Saved entries
==========
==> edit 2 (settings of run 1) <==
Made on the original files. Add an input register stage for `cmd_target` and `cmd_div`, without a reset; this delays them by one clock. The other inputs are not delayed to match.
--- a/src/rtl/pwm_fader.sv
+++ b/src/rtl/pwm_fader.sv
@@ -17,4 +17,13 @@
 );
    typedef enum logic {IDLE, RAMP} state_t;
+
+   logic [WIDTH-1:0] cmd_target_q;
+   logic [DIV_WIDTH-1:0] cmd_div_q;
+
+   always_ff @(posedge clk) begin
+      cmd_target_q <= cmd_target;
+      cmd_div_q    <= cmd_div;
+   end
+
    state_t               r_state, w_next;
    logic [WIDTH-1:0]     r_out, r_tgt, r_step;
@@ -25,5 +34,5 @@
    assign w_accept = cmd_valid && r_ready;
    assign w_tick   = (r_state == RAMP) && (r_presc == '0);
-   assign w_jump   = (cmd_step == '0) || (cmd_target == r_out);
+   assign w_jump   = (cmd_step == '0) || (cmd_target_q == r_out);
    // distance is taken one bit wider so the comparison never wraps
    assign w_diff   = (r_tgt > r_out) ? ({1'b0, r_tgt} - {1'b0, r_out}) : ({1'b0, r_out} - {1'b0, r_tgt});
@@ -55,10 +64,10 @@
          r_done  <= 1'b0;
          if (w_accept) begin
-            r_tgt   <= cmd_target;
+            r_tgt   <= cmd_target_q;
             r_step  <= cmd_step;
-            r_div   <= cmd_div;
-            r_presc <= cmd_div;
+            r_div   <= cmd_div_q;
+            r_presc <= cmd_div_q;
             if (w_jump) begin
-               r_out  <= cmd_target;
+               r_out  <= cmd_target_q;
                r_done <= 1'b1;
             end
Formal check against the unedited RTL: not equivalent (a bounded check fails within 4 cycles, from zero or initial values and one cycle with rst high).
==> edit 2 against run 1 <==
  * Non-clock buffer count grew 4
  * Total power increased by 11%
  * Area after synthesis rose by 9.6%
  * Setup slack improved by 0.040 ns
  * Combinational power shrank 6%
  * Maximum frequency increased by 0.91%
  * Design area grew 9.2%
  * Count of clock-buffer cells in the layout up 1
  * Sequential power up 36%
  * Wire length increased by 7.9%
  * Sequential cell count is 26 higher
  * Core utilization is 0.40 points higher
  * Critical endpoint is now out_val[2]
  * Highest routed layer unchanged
<file path="config.mk">
export PLATFORM = sky130hd
export DESIGN_NAME = fetch_unit
export DESIGN_NICKNAME = d
export VERILOG_FILES = /design/src/rtl/fetch_unit.sv
export SDC_FILE = /design/constraint.sdc
export NUM_CORES = 1
export LEC_CHECK = 0
export ABC_AREA = 0
export BUFFER_PORTS_ARGS = -buffer_cell sky130_fd_sc_hd__buf_2
export CORE_MARGIN = 2
export CORE_UTILIZATION = 58
export DETAILED_ROUTE_END_ITERATION = 10
export PLACE_DENSITY = 0.85
export SYNTH_ARGS = -nofsm -noshare
export SYNTH_HDL_FRONTEND = slang
export SYNTH_SLANG_ARGS = --single-unit
</file>
<file path="constraint.sdc">
create_clock -name clk -period 5.4 [get_ports clk]
set_input_delay 0.81 -clock clk [delete_from_list [all_inputs] [get_ports clk]]
set_output_delay 0.81 -clock clk [all_outputs]
set_load 0.01 [all_outputs]
</file>
<file path="src/rtl/fetch_unit.sv">
// Instruction fetch stage: owns the fetch PC, issues one outstanding memory read
// at a time and buffers up to two fetched words for the decoder.
module fetch_unit #(
  parameter logic [31:0] RESET_PC = 32'h0000_0000,
  parameter logic [31:0] PC_STEP  = 32'd4
) (
  input  logic        clk,
  input  logic        rst,
  input  logic        en,
  input  logic        halt,
  input  logic        redirect,
  input  logic [31:0] redirect_pc,
  output logic        mem_re,
  output logic [31:0] mem_addr,
  input  logic [31:0] mem_data_r,
  input  logic        mem_rdy,
  output logic [31:0] instr,
  output logic [31:0] instr_pc,
  output logic        instr_valid,
  input  logic        instr_ready,
  output logic [31:0] pc,
  output logic        busy,
  output logic [1:0]  dbg_state
);

  // Handshakes: a memory read completes on any edge where mem_re && mem_rdy
  // (mem_rdy is ignored while mem_re is low, and mem_addr holds until completion);
  // the decoder takes the head entry on any edge where instr_valid && instr_ready.
  typedef enum logic [1:0] {
    S_IDLE    = 2'd0,
    S_REQ     = 2'd1,
    S_DISCARD = 2'd2
  } state_t;

  state_t      state, state_nxt;
  logic [1:0]  count, count_nxt;
  logic [31:0] word1, addr1;
  logic [31:0] pc_nxt, addr_nxt;
  logic        complete, push, pop, can_issue;

  assign dbg_state = state;

  always_comb begin
    complete  = mem_re & mem_rdy;
    pop       = instr_valid & instr_ready & ~redirect;
    push      = (state == S_REQ) & complete & ~redirect;
    count_nxt = count;
    if (redirect)
      count_nxt = 2'd0;
    else if (push & ~pop)
      count_nxt = count + 2'd1;
    else if (pop & ~push)
      count_nxt = count - 2'd1;
    pc_nxt = pc;
    if (redirect)
      pc_nxt = redirect_pc;
    else if (push)
      pc_nxt = pc + PC_STEP;
    can_issue = en & ~halt & (count_nxt < 2'd2);
    state_nxt = state;
    addr_nxt  = mem_addr;
    case (state)
      S_IDLE: begin
        if (!redirect && can_issue) begin
          state_nxt = S_REQ;
          addr_nxt  = pc_nxt;
        end
      end
      S_REQ: begin
        // A redirect with completion drops the word; the new stream starts a cycle later.
        if (redirect)
          state_nxt = complete ? S_IDLE : S_DISCARD;
        else if (complete) begin
          if (can_issue)
            addr_nxt = pc_nxt;
          else
            state_nxt = S_IDLE;
        end
      end
      S_DISCARD: begin
        if (complete) begin
          if (!redirect && can_issue) begin
            state_nxt = S_REQ;
            addr_nxt  = pc_nxt;
          end else begin
            state_nxt = S_IDLE;
          end
        end
      end
      default: state_nxt = S_IDLE;
    endcase
  end

  always_ff @(posedge clk or negedge rst) begin
    if (!rst) begin
      state       <= S_IDLE;
      count       <= 2'd0;
      mem_re      <= 1'b0;
      busy        <= 1'b0;
      mem_addr    <= RESET_PC;
      pc          <= RESET_PC;
      instr       <= 32'h0;
      instr_pc    <= 32'h0;
      instr_valid <= 1'b0;
      word1       <= 32'h0;
      addr1       <= 32'h0;
    end else begin
      state       <= state_nxt;
      count       <= count_nxt;
      mem_re      <= (state_nxt != S_IDLE);
      busy        <= (state_nxt != S_IDLE);
      mem_addr    <= addr_nxt;
      pc          <= pc_nxt;
      instr_valid <= (count_nxt != 2'd0);
      // Two-entry shift FIFO: instr/instr_pc are the head, word1/addr1 the tail.
      if (!redirect) begin
        case ({push, pop})
          2'b10: begin
            if (count == 2'd0) begin
              instr    <= mem_data_r;
              instr_pc <= mem_addr;
            end else begin
              word1 <= mem_data_r;
              addr1 <= mem_addr;
            end
          end
          2'b01: begin
            instr    <= word1;
            instr_pc <= addr1;
          end
          2'b11: begin
            if (count == 2'd1) begin
              instr    <= mem_data_r;
              instr_pc <= mem_addr;
            end else begin
              instr    <= word1;
              instr_pc <= addr1;
              word1    <= mem_data_r;
              addr1    <= mem_addr;
            end
          end
          default: ;
        endcase
      end
    end
  end

endmodule

</file>
==> results.md <==
- Antenna Cells: 0
- Power density cells: 471.5 mW/mm²
- Net Sw Frac: 0.3354
- Syn_area_per_cell: 12.15 µm²
- Num Clock Sinks: between 150 and 200
- # resized after CTS: 0
- DR WL/cell: 17.07 µm
- Largest net degree at the start of global routing: approximately 130
- Slew margin rel.: 0.2421
- Leak Pwr: 0.005023 µW
- Hold Buf Count CTS: 0
- Most frequent cells in the layout: buf_2 (202), dfrtp_1 (198), mux2_2 (101), nand2_1 (91), o21ai_0 (73)
- Setup Skew: roughly 0.0087 ns
- Int Power: ~3300 µW
- Reg clk slew, reported paths: approximately 0.070 ns
- Yosys synthesis warning count: 0
- Worst Reg-to-Reg Cells: 5
- Layout area overhead: 18.24%
- Netlist cell types: 52
- Die ar.: 0.01617 mm²
- Layout cells sized above 1: 0.3783
- Cell area after synthesis: 0.008796 mm²
- Leading cell type in the layout, fill and taps excluded: buf_2
- Comb pwr share: 0.294
- Mapped Nets: 798
- Post CTS Setup Buffer Count: 0
- WL final: approximately 19 mm
- CORE AREA: 0.01503 mm²
- Total GRT Usage: 0.2414
- WP data arrival: 3.74 ns
- Fmax achieved: around 290 MHz
- Global-route wire length before repair: between 30 and 40 mm
- CP Data Required Time: 5.71 ns
- Vias in the first global route: 5923
- Status: finished, final reports clean
- Maximum vdd drop: 0.0002336 V
- Yosys reg bits: 198
- Worst skew pair latency: around 0.43 ns
- Crit start category: primary input
- Dpl hpwl: about 13 mm
- FP Rows: 45
- Gpl congestion: 0.8280
- Clk buf depth: 2
- Via count: 6156
- Post-Synthesis Cells: 724
- Endpoints failing hold: 0
- Die Height: 127.1 µm
- Fin crit period: 3.437 ns
- HP Class: in2async
- TNS Setup: 0 ns
- Maxcap violations: 0
- First-pass detailed-route iteration total: 4
- Crit path capture type: register
- Slew @ Worst Pin: 1.137 ns
- Ys flop type: dfrtp_1
- CTS tree: done
- Die width: 127.1 µm
- RSZ-0062 raised after global routing: no
- Port buffer count: 203
- Total grt overflow: 0
- Sequential power share: 0.475
- Via/cell ratio: 5.556
- Max Slew Vio Count: 0
- Terminus of the critical flop-to-flop path: addr1[28]
- Initial DRC count: 309
- Hold slack: 0.4544 ns
- Clk pwr share: 0.231
- Reg2reg setup slack: 2.32 ns
- IO Count: between 200 and 250
- Fin nets: 982
- Crit-path max FO: 49
- Post-route DRC: 0
- WS Path Type: in2reg
- CTS buffer count: 17
- Antenna violations before repair: 0
- Sequential share of the synthesized area: 0.5633
- Psw: 1644 µW
- Initial core utilization: 0.5851
- Clk root buf: clkbuf_16
- Ys async rst share: 1.000
- Final period utilization: 0.6365
- # H-tree levels: 4
- Worst r2r src: dbg_state[0]
- Final setup fails: 0
- Post-synth EDFFs: 0
- Routed Antenna Nets: 0
power groups by stage:
stage	logic (µW)	clock network [µW]	registers [µW]
5_1_grt	1590	1210	2390
6_report	1440	1130	2330
2_1_floorplan	699	0	2450
4_1_cts	1460	1150	2330
3_5_place_dp	1450	0	2350
3_3_place_gp	1400	0	2330
worst max path at each step:
stage	startpoint	cells after the start	slack (ns)	endpoint
2_1_floorplan	mem_rdy	6	3.04	addr1[15]
4_1_cts	redirect	6	1.95	addr1[28]
6_report	redirect	6	1.96	addr1[28]
3_3_place_gp	redirect	6	1.54	addr1[28]
3_5_place_dp	redirect	6	1.53	word1[6]
5_1_grt	redirect	6	1.73	addr1[26]
per-stage QoR:
step,setup slack [ns],total power (µW),cells,instance area (µm²),utilization
floorplan,3.044,3152,724,8796,-
global placement,1.537,3726,1077,9879,0.6572
detailed placement,1.527,3807,1077,9879,0.6572
CTS,1.954,4940,1108,10400,0.6918
global route,1.735,5202,1108,10400,0.6918
finish,1.963,4904,1108,10400,0.6918
synth_stat cells (2+ instances only):
cell | n | share of area
o21ai_0 | 73 | 0.042
a21boi_0 | 2 | 0.0017
mux2_2 | 101 | 0.13
xnor2_1 | 10 | 0.010
nor2_1 | 11 | 0.0047
and2_1 | 2 | 0.0014
buf_4 | 17 | 0.015
xor2_1 | 17 | 0.017
and4_1 | 4 | 0.0040
and3_1 | 3 | 0.0021
mux2_1 | 5 | 0.0064
ha_1 | 3 | 0.0043
nor4_1 | 7 | 0.0050
nand3b_1 | 3 | 0.0026
clkbuf_1 | 17 | 0.0073
a21o_1 | 3 | 0.0026
o21ai_1 | 6 | 0.0034
a21oi_1 | 10 | 0.0057
mux2i_1 | 65 | 0.074
nand4b_1 | 3 | 0.0030
inv_1 | 13 | 0.0055
nand4_1 | 8 | 0.0057
nand2_1 | 91 | 0.039
nand2b_1 | 2 | 0.0014
nand3_1 | 11 | 0.0063
buf_2 | 7 | 0.0040
nor3_1 | 8 | 0.0046
dfrtp_1 | 198 | 0.56
layer usage:
| layer | share of wire | GRT usage | vias up |
|---|---|---|---|
| li1 | - | - | 2914 |
| met1 | 0.45 | 0.3374 | 3006 |
| met2 | 0.47 | 0.3741 | 191 |
| met3 | 0.047 | 0.04397 | 45 |
| met4 | 0.035 | 0.1080 | 0 |
| met5 | 0 | 0 | - |
cells by family (layout without fill, tap and decap cells):
logic type | Yosys count | in the layout | synth area share
DFF | 198 | 198 | 0.5633
muxes | 171 | 171 | 0.2097
and+or+nand+nor | 164 | 164 | 0.09317
AOI/OAI and AO/OA | 104 | 104 | 0.06856
buffers and inverters | 56 | 252 | 0.03300
xor gates and xnor gates | 27 | 27 | 0.02688
adders and majority gates | 4 | 4 | 0.005406
registers in the layout (all words and copies together) (netlist names):
register and count:
instr_pc 32, addr1 32, instr 32, pc 32, word1 32, instr_valid 1, busy 1, count 2
dbg_state 2, mem_addr 32
layout make-up:
class / count / area [µm²]
flip-flops and latches: 198 / 4955
inverters: 13 / 48.80
fillers: 1142 / 4633
well taps: 188 / 235.2
clock buffers: 23 / 467.9
multi-input cells: 470 / 3566
repair buffers: 208 / 1075
clock inverters: 8 / 52.55
worst max-delay path, stage by stage:
cell	delay, ns
buf_2	0.35
inv_1	0.72
nand2_1	0.23
a211oi_4	0.83
buf_12	0.35
mux2_2	0.38
Power figures use the tool's default switching activity.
==========
Start with the line above that contains "Formal check against" and stop after the line that contains "is now out_val[2]". Output those lines exactly, and only those.

Formal check against the unedited RTL: not equivalent (a bounded check fails within 4 cycles, from zero or initial values and one cycle with rst high).
==> edit 2 against run 1 <==
  * Non-clock buffer count grew 4
  * Total power increased by 11%
  * Area after synthesis rose by 9.6%
  * Setup slack improved by 0.040 ns
  * Combinational power shrank 6%
  * Maximum frequency increased by 0.91%
  * Design area grew 9.2%
  * Count of clock-buffer cells in the layout up 1
  * Sequential power up 36%
  * Wire length increased by 7.9%
  * Sequential cell count is 26 higher
  * Core utilization is 0.40 points higher
  * Critical endpoint is now out_val[2]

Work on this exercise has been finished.